● **TASK DESCRIPTION**
Bring together every line in the data that includes "counted".

● **DATASET**
########################################
### src/rtl/usr_sequencer.sv
// Command sequencer driving a 4-bit universal shift register (hold/shl/shr/load).
// Define ROTATE_EN to let shift commands rotate using the live register value.
module usr_sequencer (
  input  logic       clk,
  input  logic       reset,
  input  logic       cmd_valid,
  output logic       cmd_ready,
  input  logic [1:0] cmd_op,
  input  logic [3:0] cmd_data,
  input  logic [2:0] cmd_count,
  input  logic       cmd_fill,
  input  logic       cmd_rot,
  input  logic [3:0] usr_q,
  output logic       sel1,
  output logic       sel0,
  output logic [3:0] par_out,
  output logic       ser_l,
  output logic       ser_r,
  output logic       busy,
  output logic       done
);

  typedef enum logic [1:0] {
    S_IDLE,
    S_LOAD,
    S_SHIFT,
    S_DONE
  } state_t;

  state_t     r_state, w_next;
  logic [2:0] r_cnt, w_cnt;
  logic       r_left, w_left;
  logic       r_fill, w_fill;
  logic [1:0] r_sel, w_sel;
  logic [3:0] r_par, w_par;
  logic       r_serl, w_serl;
  logic       r_serr, w_serr;
  logic       r_busy, w_busy;
  logic       r_done, w_done;
  logic       r_ready, w_ready;
  logic       w_accept;
  logic       w_is_load;
  logic       w_is_shift;
  logic       w_bit_acc;
  logic       w_bit_run;

  assign w_accept   = (r_state == S_IDLE) & r_ready & cmd_valid;
  assign w_is_load  = (cmd_op == 2'b01);
  assign w_is_shift = cmd_op[1] & (cmd_count != 3'd0);

`ifdef ROTATE_EN
  logic r_rot, w_rot;

  assign w_rot = w_accept ? cmd_rot : r_rot;

  always_ff @(posedge clk or negedge reset) begin
    if (!reset) r_rot <= 1'b0;
    else        r_rot <= w_rot;
  end

  // ser_* is registered on the same edge the register shifts, so in
  // SHIFT look one bit inward to get the end bit after that shift.
  assign w_bit_acc = cmd_rot ?
    ((cmd_op == 2'b10) ? usr_q[3] : usr_q[0]) : cmd_fill;
  assign w_bit_run = r_rot ?
    (r_left ? usr_q[2] : usr_q[1]) : r_fill;
`else
  logic w_unused_rot;

  assign w_unused_rot = ^{cmd_rot, usr_q};
  assign w_bit_acc    = cmd_fill;
  assign w_bit_run    = r_fill;
`endif

  always_comb begin
    w_next  = r_state;
    w_cnt   = r_cnt;
    w_left  = r_left;
    w_fill  = r_fill;
    w_sel   = 2'b00;
    w_par   = r_par;
    w_serl  = 1'b0;
    w_serr  = 1'b0;
    w_busy  = 1'b1;
    w_done  = 1'b0;
    w_ready = 1'b0;
    unique case (r_state)
      S_IDLE: begin
        w_busy  = 1'b0;
        w_ready = 1'b1;
        if (w_accept) begin
          w_busy  = 1'b1;
          w_ready = 1'b0;
          w_left  = (cmd_op == 2'b10);
          w_fill  = cmd_fill;
          unique case (1'b1)
            w_is_load: begin
              w_next = S_LOAD;
              w_sel  = 2'b11;
              w_par  = cmd_data;
            end
            w_is_shift: begin
              w_next = S_SHIFT;
              w_cnt  = cmd_count;
              w_sel  = cmd_op[0] ? 2'b10 : 2'b01;
              w_serl = ~cmd_op[0] & w_bit_acc;
              w_serr = cmd_op[0] & w_bit_acc;
            end
            default: begin
              w_next = S_DONE;
              w_done = 1'b1;
            end
          endcase
        end
      end
      S_LOAD: begin
        w_next = S_DONE;
        w_done = 1'b1;
      end
      S_SHIFT: begin
        w_cnt = r_cnt - 3'd1;
        if (r_cnt == 3'd1) begin
          w_next = S_DONE;
          w_done = 1'b1;
        end else begin
          w_sel  = r_left ? 2'b01 : 2'b10;
          w_serl = r_left & w_bit_run;
          w_serr = ~r_left & w_bit_run;
        end
      end
      S_DONE: begin
        w_next  = S_IDLE;
        w_busy  = 1'b0;
        w_ready = 1'b1;
      end
    endcase
  end

  always_ff @(posedge clk or negedge reset) begin
    if (!reset) begin
      r_state <= S_IDLE;
      r_cnt   <= 3'd0;
      r_left  <= 1'b0;
      r_fill  <= 1'b0;
      r_sel   <= 2'b00;
      r_par   <= 4'd0;
      r_serl  <= 1'b0;
      r_serr  <= 1'b0;
      r_busy  <= 1'b0;
      r_done  <= 1'b0;
      r_ready <= 1'b0;
    end else begin
      r_state <= w_next;
      r_cnt   <= w_cnt;
      r_left  <= w_left;
      r_fill  <= w_fill;
      r_sel   <= w_sel;
      r_par   <= w_par;
      r_serl  <= w_serl;
      r_serr  <= w_serr;
      r_busy  <= w_busy;
      r_done  <= w_done;
      r_ready <= w_ready;
    end
  end

  assign cmd_ready = r_ready;
  assign sel1      = r_sel[1];
  assign sel0      = r_sel[0];
  assign par_out   = r_par;
  assign ser_l     = r_serl;
  assign ser_r     = r_serr;
  assign busy      = r_busy;
  assign done      = r_done;

endmodule

### config.mk
export PLATFORM = sky130hd
export DESIGN_NAME = usr_sequencer
export DESIGN_NICKNAME = d
export VERILOG_FILES = /design/src/rtl/usr_sequencer.sv
export SDC_FILE = /design/constraint.sdc
export NUM_CORES = 1
export LEC_CHECK = 0
export BUFFER_PORTS_ARGS = -buffer_cell sky130_fd_sc_hd__buf_2
export CORE_UTILIZATION = 45
export CTS_CLUSTER_SIZE = 12
export DETAILED_ROUTE_END_ITERATION = 8
export GPL_TIMING_DRIVEN = 1
export PLACE_DENSITY = 0.83
export SYNTH_ARGS = -nofsm -noshare
export SYNTH_HDL_FRONTEND = slang
export SYNTH_SLANG_ARGS = --single-unit
### constraint.sdc
create_clock -name clk -period 1.66 [get_ports clk]
set_input_delay 0.166 -clock clk [delete_from_list [all_inputs] [get_ports clk]]
set_output_delay 0.166 -clock clk [all_outputs]
set_load 0.01 [all_outputs]
# --- Word-level counts from Yosys, hierarchy flattened ---
# Index checks and enable logic that the tools add are counted.
op_classes:
  addsub: 1
  eq_ne: 9
  muxes: 29
  bitwise_logic: 9
  reduce_logical: 8
op_table:
  columns: ["operator", "n"]
  rows:
  - ["$mux W2", 6]
  - ["$pmux W2 S2", 3]
  - ["$mux W1", 11]
  - ["$pmux W1 S2", 4]
  - ["$pmux W2 S4", 1]
  - ["$and A1 B1 Y1", 7]
  - ["$eq A2 B2 Y1 const B", 3]
  - ["$mux W3", 2]
  - ["$ne A2 B2 Y1 const B", 3]
  - ["$pmux W3 S2", 1]
  - ["$reduce_and A3 Y1", 2]
  - ["$eq A2 B1 Y1 const B", 2]
  - ["$reduce_and A2 Y1", 2]
  - ["$eq A3 B1 Y1 const B", 1]
  - ["$pmux W1 S3", 1]
  - ["$reduce_bool A3 Y1", 1]
  - ["$sub A3 B1 Y3 const B", 1]
  - ["$logic_not A2 Y1", 1]
  - ["$not A1 Y1", 2]
  - ["$reduce_bool A2 Y1", 1]
  - ["$reduce_or A2 Y1", 1]
word_totals:
  ff_bits: 18
  inputBits: 18
  out_inout_bits: 11
  elab_cells: 67

# --- Longest topological paths before layout ---
# Gate-level depths: netlist of run 1.
logic_depth:
  word_depth: 6
  mapped_depth: 6
  depth_no_buf: 5

# --- Least setup slack after synthesis of run 1 ---
# Ideal clock, no wire load.
synth_path:
  kind: "register to register"
  from: "reg r_state[0]"
  to: "reg r_state[0]"
  setup_time_ps: 125
  t_arrival_ps: 1452
  required_time_ps: 1535
  path_slack_ps: 83
  stages_incl_launch_ff: 7
  path_buffers: 1
  period_less_slack_ps: 1577
  path_cell_list: "dfrtp_1 -> inv_1 -> ha_1 -> buf_6 -> nand3_4 -> a22oi_4 -> mux2_4"
synth_between:
  elab_chain_cells: 5
  elab_cells_between_ends: 10
  cone_classes: "5 x eq/ne; 1 x mux; 2 x bitwise; 2 x reduce/logical"
synth_rtl:
  columns: ["element", "line", "text"]
  rows:
  - ["start: declaration", "30", "state_t r_state, w_next;"]
  - ["start signal: assignment", "153", "r_state <= w_next;"]
  - ["$logic_not A2 Y1", "47, 87", null]
  - ["$and A1 B1 Y1 (2 in a row)", "47", "assign w_accept = (r_state == S_IDLE) & r_ready & cmd_valid;"]
  - ["$ne A2 B2 Y1 (no source line)", null, null]
  - ["$reduce_and A2 Y1 (no source line)", null, null]
# Parallel ways exist; a longest one is shown, timed or not.
# A chain may end at the register's enable or synchronous reset.

# --- Worst setup path after layout of run 1 ---
layout_path:
  from: "reg r_state[0]"
  to: "reg r_fill"
layout_between:
  elab_chain_cells: 4
layout_rtl:
  columns: ["element", "line", "text"]
  rows:
  - ["$logic_not A2 Y1 *", "47, 87", null]
  - ["$and A1 B1 Y1 (2 in a row)", "47", null]
  - ["$reduce_and A2 Y1 (no source line) *", null, null]
  - ["end signal: assignment", "156", "r_fill <= w_fill;"]
  - ["end: declaration", "33", "logic r_fill, w_fill;"]
# Every way passes the cells marked *; elsewhere a longest branch is shown, timed or not.

==> impl_table.tex, run 1 <==
\begin{tabular}{lr}
\hline
Metric & Value \\
\hline
\multicolumn{2}{l}{\textbf{Clock network}} \\
\quad Longest Clk Path Bufs & 2 \\
\quad Clock slew seen by the registers of the worst setup and hold paths & 0.10 ns \\
\quad Number of buffers added by the clock tree synthesis step & 3 \\
\quad Clock latency reported for the late side of the worst-skew pair & 0.30 ns \\
\quad Clock sink count & 18 \\
\quad H-tree depth & 1 \\
\quad Clock tree from TritonCTS & yes \\
\quad Buffer type at the clock tree root & clkbuf\_4 \\
\multicolumn{2}{l}{\textbf{Yosys}} \\
\quad Share of the synthesized area in compound gates (AO/OA/AOI/OAI) & 14.9\% \\
\quad Area of the mapped netlist & 983 um2 \\
\quad Portion of the post-synthesis area used by sequential elements & 45.8\% \\
\quad FF+latch count, synth & 18 \\
\quad Post-synthesis instance total & 86 \\
\quad Predominant post-synthesis flop cell & dfrtp\_1 \\
\quad Mean instance size in the synthesized netlist & 11.4 um2 \\
\quad Mapped Nets & 111 \\
\quad Xor/xnor cell area share of the yosys netlist & 0\% \\
\quad Ys async rst share & 100\% \\
\quad Combinational family with the most area after synthesis & simple AND/OR/NAND/NOR gates \\
\quad Simple-gate area share of the yosys netlist & 15.3\% \\
\quad Number of enable-type register cells in the synthesized netlist & 0 \\
\quad Unique cell type count in the Yosys netlist & 30 \\
\quad Post-synthesis share of cell area spent on full adders, half adders and majority gates & 8.91\% \\
\quad Number of warnings issued by yosys & 0 \\
\quad Multiplexer fraction of the synthesized cell area & 10.8\% \\
\multicolumn{2}{l}{\textbf{Floorplan}} \\
\quad Number of placement rows & 16 \\
\quad Starting density of the core & 49.1\% \\
\quad Die Footprint & 2380 um2 \\
\quad Area of the core & 2000 um2 \\
\quad Die span in y & 48.8 um \\
\quad Chip Width & 48.8 um \\
\quad Number of top-level pins & 29 \\
\multicolumn{2}{l}{\textbf{Detailed routing}} \\
\quad Routed WL per cell & 13.7 um \\
\quad Routed Antenna Nets & 0 \\
\quad Number of iterations in the first detailed-routing pass & 4 \\
\quad Routed vias & 772 \\
\quad Count of unresolved DRC violations after routing & 0 \\
\quad Detailed router's first-iteration violation count & 10 \\
\quad Post-detailed-route via-to-cell ratio & 5.36 \\
\quad Overall routed net length & 1.97 mm \\
\multicolumn{2}{l}{\textbf{Setup path}} \\
\quad Crit Path Category & reg -> reg \\
\quad Worst reg2reg setup slack & 0.12 ns \\
\quad Worst reg2reg path startpoint & r\_state[0]\$\_DFFE\_PN0P\_ \\
\quad Worst R2R Path Depth & 5 \\
\quad Beginning of the critical path & r\_state[0]\$\_DFFE\_PN0P\_ \\
\quad Required time of the worst setup path & 1.85 ns \\
\quad Setup crit end & r\_fill\$\_DFFE\_PN0P\_ \\
\quad Startpoint type of the worst setup path & flip-flop \\
\quad Capture point of the worst reg-to-reg path & r\_fill\$\_DFFE\_PN0P\_ \\
\quad Worst-path maximum fanout & 8 \\
\quad Critical Path End Type & flip-flop \\
\quad CP Data Arrival Time & 1.74 ns \\
\multicolumn{2}{l}{\textbf{GRT}} \\
\quad Largest net degree at the start of global routing & 19 \\
\quad Wire length of the first global-routing pass & 3.33 mm \\
\quad Number of antenna violations at the first check in global routing & 0 \\
\quad GRT Util Overall & 18.6\% \\
\quad Gr ovfl total & 0 \\
\quad Via count of the first global-routing pass & 800 \\
\multicolumn{2}{l}{\textbf{Power}} \\
\quad PwrDens & 1790 nW/um2 \\
\quad Peak supply drop & 0.981 mV \\
\quad Power Total & 2.17 mW \\
\quad Leakage power of the design & 0.604 nW \\
\multicolumn{2}{l}{\textbf{Outcome}} \\
\quad Result of the run & finished, final reports clean \\
\multicolumn{2}{l}{\textbf{Timing}} \\
\quad Clock Skew & 0.000698 ns \\
\quad RSZ-0062 raised after global routing & no \\
\quad Final Critical Period & 1.54 ns \\
\quad Transition time of the tightest slew-check pin & 0.396 ns \\
\quad Setup WS post-layout & 0.116 ns \\
\quad Achievable Freq & 648 MHz \\
\quad Hold violation count in the final report & 0 \\
\quad Count of final setup violators & 0 \\
\quad Portion of the clock cycle consumed by the worst path in the final layout & 93.0\% \\
\quad Max\_slew headroom & 73.4\% \\
\quad Worst hold margin & 0.0967 ns \\
\quad Number of max-slew violations in the final report & 0 \\
\multicolumn{2}{l}{\textbf{Final layout}} \\
\quad Fillers & 181 \\
\quad Most frequent standard cell in the layout excluding fill and tap cells & buf\_2 \\
\quad Share of post-route cells with drive strength above 1 & 41.9\% \\
\quad Total inserted antenna cells & 0 \\
\quad Multi-input gate area in the final layout & 505 um2 \\
\quad Number of cells in the finished layout apart from fillers & 144 \\
\quad Commonest cells after routing, fill and taps aside & buf\_2 (23), dfrtp\_1 (18), inv\_1 (7), nand2\_1 (7) \\
\quad Area occupied by registers & 450 um2 \\
\quad Layout Nets & 143 \\
\quad Layout Area Growth over Synthesis & 23.5\% \\
\multicolumn{2}{l}{\textbf{Placed design}} \\
\quad Routability congestion estimate & 0.796 \\
\quad Post-place setup slack & -0.00555 ns \\
\quad Port buffer count & 23 \\
\quad Half-perimeter wire length after placement & 1.48 mm \\
\quad Placed cells & 137 \\
\multicolumn{2}{l}{\textbf{Min path}} \\
\quad Hold WC Path Type & in -> reg \\
\multicolumn{2}{l}{\textbf{Job}} \\
\quad Max Cap Viol & 0 \\
\hline
\end{tabular}
## power by group
part / switching, mW / internal (mW) / total (mW)
combinational: 0.591 / 0.584 / 1.17
clock: 0.137 / 0.134 / 0.271
sequential: 0.0958 / 0.631 / 0.727
## worst max-delay path, cell delays in order, from the launching register on
cell,delay (ns)
dfrtp_1,0.39
inv_1,0.15
ha_4,0.17
buf_4,0.17
and3_2,0.23
mux2_2,0.33
## registers in the layout (all words and copies together), names as in the netlist
signal / flops
r_state: 2
ser_l: 1
cmd_ready: 1
r_sel: 2
r_fill: 1
ser_r: 1
done: 1
par_out: 4
r_cnt: 3
busy: 1
r_left: 1
## per-stage QoR
step | setup TNS (ns) | util [%] | instance area [um2]
global placement | 0 | 56.9 | 1140
floorplan | 0 | - | 983
detailed placement | -0.00555 | 56.9 | 1140
global route | 0 | 60.7 | 1210
CTS | 0 | 59.9 | 1200
finish | 0 | 60.7 | 1210
## synthesized netlist by cell type, types with 2 or more instances
cell / count / area [um2]
o21ai_0: 4 / 20.0
mux2_2: 5 / 56.3
dfrtp_1: 18 / 450
o32ai_1: 2 / 17.5
mux2i_1: 2 / 20.0
inv_1: 7 / 26.3
nor2_1: 3 / 11.3
a21oi_1: 4 / 20.0
nand2b_1: 2 / 12.5
nand2_1: 7 / 26.3
ha_1: 7 / 87.6
mux2_4: 2 / 30.0
nor2b_1: 3 / 18.8
a31oi_1: 2 / 12.5
nand3_1: 2 / 10.0
nand4_1: 2 / 12.5
## per-layer routing
metal  share of wire [%]  vias up  GRT usage (%)  wire length, um
met5                   0        -              0                0
met4                 2.1        0           10.3               41
met3                 5.5        5           2.83              109
met2                  51       37           33.6             1020
met1                  41      367           20.6              806
li1                    -      363              -                -
## worst min-delay path by stage
stage                            from                     end  slack (ns)  depth (start not counted)
after detailed placement        reset      r_sel[1]$_DFF_PN0_        0.11                          1
after CTS                 cmd_data[2]  par_out[2]$_DFFE_PN0P_        0.09                          2
after global routing      cmd_data[2]  par_out[2]$_DFFE_PN0P_        0.09                          2
after global placement          reset         ser_r$_DFF_PN0_        0.11                          1
final                     cmd_data[3]  par_out[3]$_DFFE_PN0P_         0.1                          2
after floorplan                 reset          busy$_DFF_PN0_       -0.13                          0
## repair_timing
item,4_1_cts,5_1_grt
resized for setup,0,3
hold buffers,1,0
cloned,0,0
endpoints found under the setup margin,2,3
pin swaps,1,1
buffers inserted,2,0
endpoints found under the hold margin,18,0
## layout make-up
class	count	share of cell area [%]
clock buffer	4	2.99
multi-input combinational	59	41.6
sequential	18	37.1
inverter	7	2.16
timing repair buffer	29	13.4
tap	27	2.78
## logic make-up after synthesis
kind of cell,Yosys count
simple gates,25
buf+inv,9
fa+ha+maj,7
mux,9
flops,18
compound gates,18
(Power assumes the default switching activity.)
==> run 2: changes to the inputs <==
- CORE_UTILIZATION: 45 -> 50
- PLACE_DENSITY: 0.83 -> 0.87
- clock period: 1.66 -> 1.63 ns (I/O delays scaled with it)
==> impl_table.tex, run 2 (synthesis gave the netlist of run 1 again) <==
\begin{tabular}{lr}
\hline
Metric & Value \\
\hline
\multicolumn{2}{l}{\textbf{Power}} \\
\quad Peak supply drop & 1.08 mV \\
\quad Share of total power in combinational logic & 55.6\% \\
\quad Switching power as a share of total power & 37.7\% \\
\quad Leakage power of the design & 0.612 nW \\
\quad Sw Pwr & 0.865 mW \\
\quad Sequential group share of total power & 32.5\% \\
\quad Clock share of power & 11.9\% \\
\quad PwrDens & 1850 nW/um2 \\
\quad Int Pwr & 1.43 mW \\
\quad Power Total & 2.29 mW \\
\multicolumn{2}{l}{\textbf{Setup path}} \\
\quad Count of buffering cells on the critical path with inverters included & 2 \\
\quad Startpoint type of the worst setup path & flip-flop \\
\quad Critical Path End Type & flip-flop \\
\quad Worst-path maximum fanout & 7 \\
\quad Worst path top cell family by delay & flip-flops \\
\quad Delay contributed by the slowest stage of the critical path & 0.38 ns \\
\quad Critical path's slowest cell & dfrtp\_1 \\
\quad Crit Path Category & reg -> reg \\
\quad Beginning of the critical path & r\_state[0]\$\_DFFE\_PN0P\_ \\
\quad Cell-by-cell trace of the critical path & inv\_2, ha\_4, buf\_4, nand2b\_2, a22oi\_2, mux2i\_1 \\
\quad CP Data Arrival Time & 1.74 ns \\
\quad Worst reg2reg path startpoint & r\_state[0]\$\_DFFE\_PN0P\_ \\
\quad Required time of the worst setup path & 1.84 ns \\
\multicolumn{2}{l}{\textbf{GRT}} \\
\quad Met3 Resource Use GR & 3.53\% \\
\quad Number of antenna violations at the first check in global routing & 0 \\
\quad GRT Util Overall & 22.3\% \\
\quad Wire length of the first global-routing pass & 3.36 mm \\
\quad Via count of the first global-routing pass & 764 \\
\quad Gr ovfl total & 0 \\
\quad Met1 layer usage reported by global route & 24.6\% \\
\quad Largest net degree at the start of global routing & 19 \\
\quad Busiest layer in global routing & met2 \\
\quad Met2 capacity usage during global routing & 41.7\% \\
\multicolumn{2}{l}{\textbf{Final layout}} \\
\quad Fillers & 134 \\
\quad Multi-input gate area in the final layout & 515 um2 \\
\quad Total inserted antenna cells & 0 \\
\quad Number of cells in the finished layout apart from fillers & 144 \\
\quad Largest register FFs & 4 \\
\quad Layout Area Growth over Synthesis & 25.8\% \\
\quad Commonest cells after routing, fill and taps aside & buf\_2 (23), dfrtp\_1 (18), nand2\_1 (7), buf\_4 (7) \\
\quad Area occupied by registers & 450 um2 \\
\quad Layout Nets & 145 \\
\quad Share of post-route cells with drive strength above 1 & 44.5\% \\
\quad Final cell area excluding filler cells & 1240 um2 \\
\quad Most frequent standard cell in the layout excluding fill and tap cells & buf\_2 \\
\quad Core occupancy in the finished layout & 69.4\% \\
\multicolumn{2}{l}{\textbf{Job}} \\
\quad Max Cap Viol & 0 \\
\multicolumn{2}{l}{\textbf{Timing}} \\
\quad Portion of the clock cycle consumed by the worst path in the final layout & 94.0\% \\
\quad Hold violation count in the final report & 0 \\
\quad Count of final setup violators & 0 \\
\quad Achievable Freq & 653 MHz \\
\quad Sum of negative setup slack & 0 ns \\
\quad Clock Skew & 0.0101 ns \\
\quad Final Critical Period & 1.53 ns \\
\quad Number of max-slew violations in the final report & 0 \\
\quad Transition time of the tightest slew-check pin & 0.420 ns \\
\quad Max\_slew headroom & 71.8\% \\
\multicolumn{2}{l}{\textbf{Floorplan}} \\
\quad Area of the core & 1780 um2 \\
\quad Number of top-level pins & 29 \\
\quad Die Footprint & 2150 um2 \\
\quad Die span in y & 46.4 um \\
\quad Number of placement rows & 15 \\
\quad Starting density of the core & 55.2\% \\
\quad Chip Width & 46.4 um \\
\multicolumn{2}{l}{\textbf{Detailed routing}} \\
\quad Overall routed net length & 2.08 mm \\
\quad Number of iterations in the first detailed-routing pass & 4 \\
\quad Detailed router's first-iteration violation count & 23 \\
\quad Post-detailed-route via-to-cell ratio & 5.40 \\
\quad Routed Antenna Nets & 0 \\
\quad Routed vias & 777 \\
\quad Count of unresolved DRC violations after routing & 0 \\
\quad Routed WL per cell & 14.4 um \\
\multicolumn{2}{l}{\textbf{Placed design}} \\
\quad Port buffer count & 23 \\
\quad Routability congestion estimate & 0.883 \\
\quad Area after detailed placement & 1140 um2 \\
\quad Placed cells & 136 \\
\quad Half-perimeter wire length after placement & 1.51 mm \\
\multicolumn{2}{l}{\textbf{Min path}} \\
\quad Hold WC Path Type & in -> reg \\
\quad Startpoint of the lowest-slack hold path & cmd\_data[3] \\
\multicolumn{2}{l}{\textbf{Clock network}} \\
\quad H-tree depth & 1 \\
\quad Clock sink count & 18 \\
\quad Buffer type at the clock tree root & clkbuf\_4 \\
\quad Longest Clk Path Bufs & 2 \\
\quad Number of buffers added by the clock tree synthesis step & 3 \\
\quad Clock tree from TritonCTS & yes \\
\quad Clock latency reported for the late side of the worst-skew pair & 0.29 ns \\
\quad Clock slew seen by the registers of the worst setup and hold paths & 0.11 ns \\
\multicolumn{2}{l}{\textbf{Outcome}} \\
\quad Result of the run & finished, final reports clean \\
\hline
\end{tabular}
########################################
● **OUTPUT OF THE TASK**
# Index checks and enable logic that the tools add are counted.
stage                            from                     end  slack (ns)  depth (start not counted)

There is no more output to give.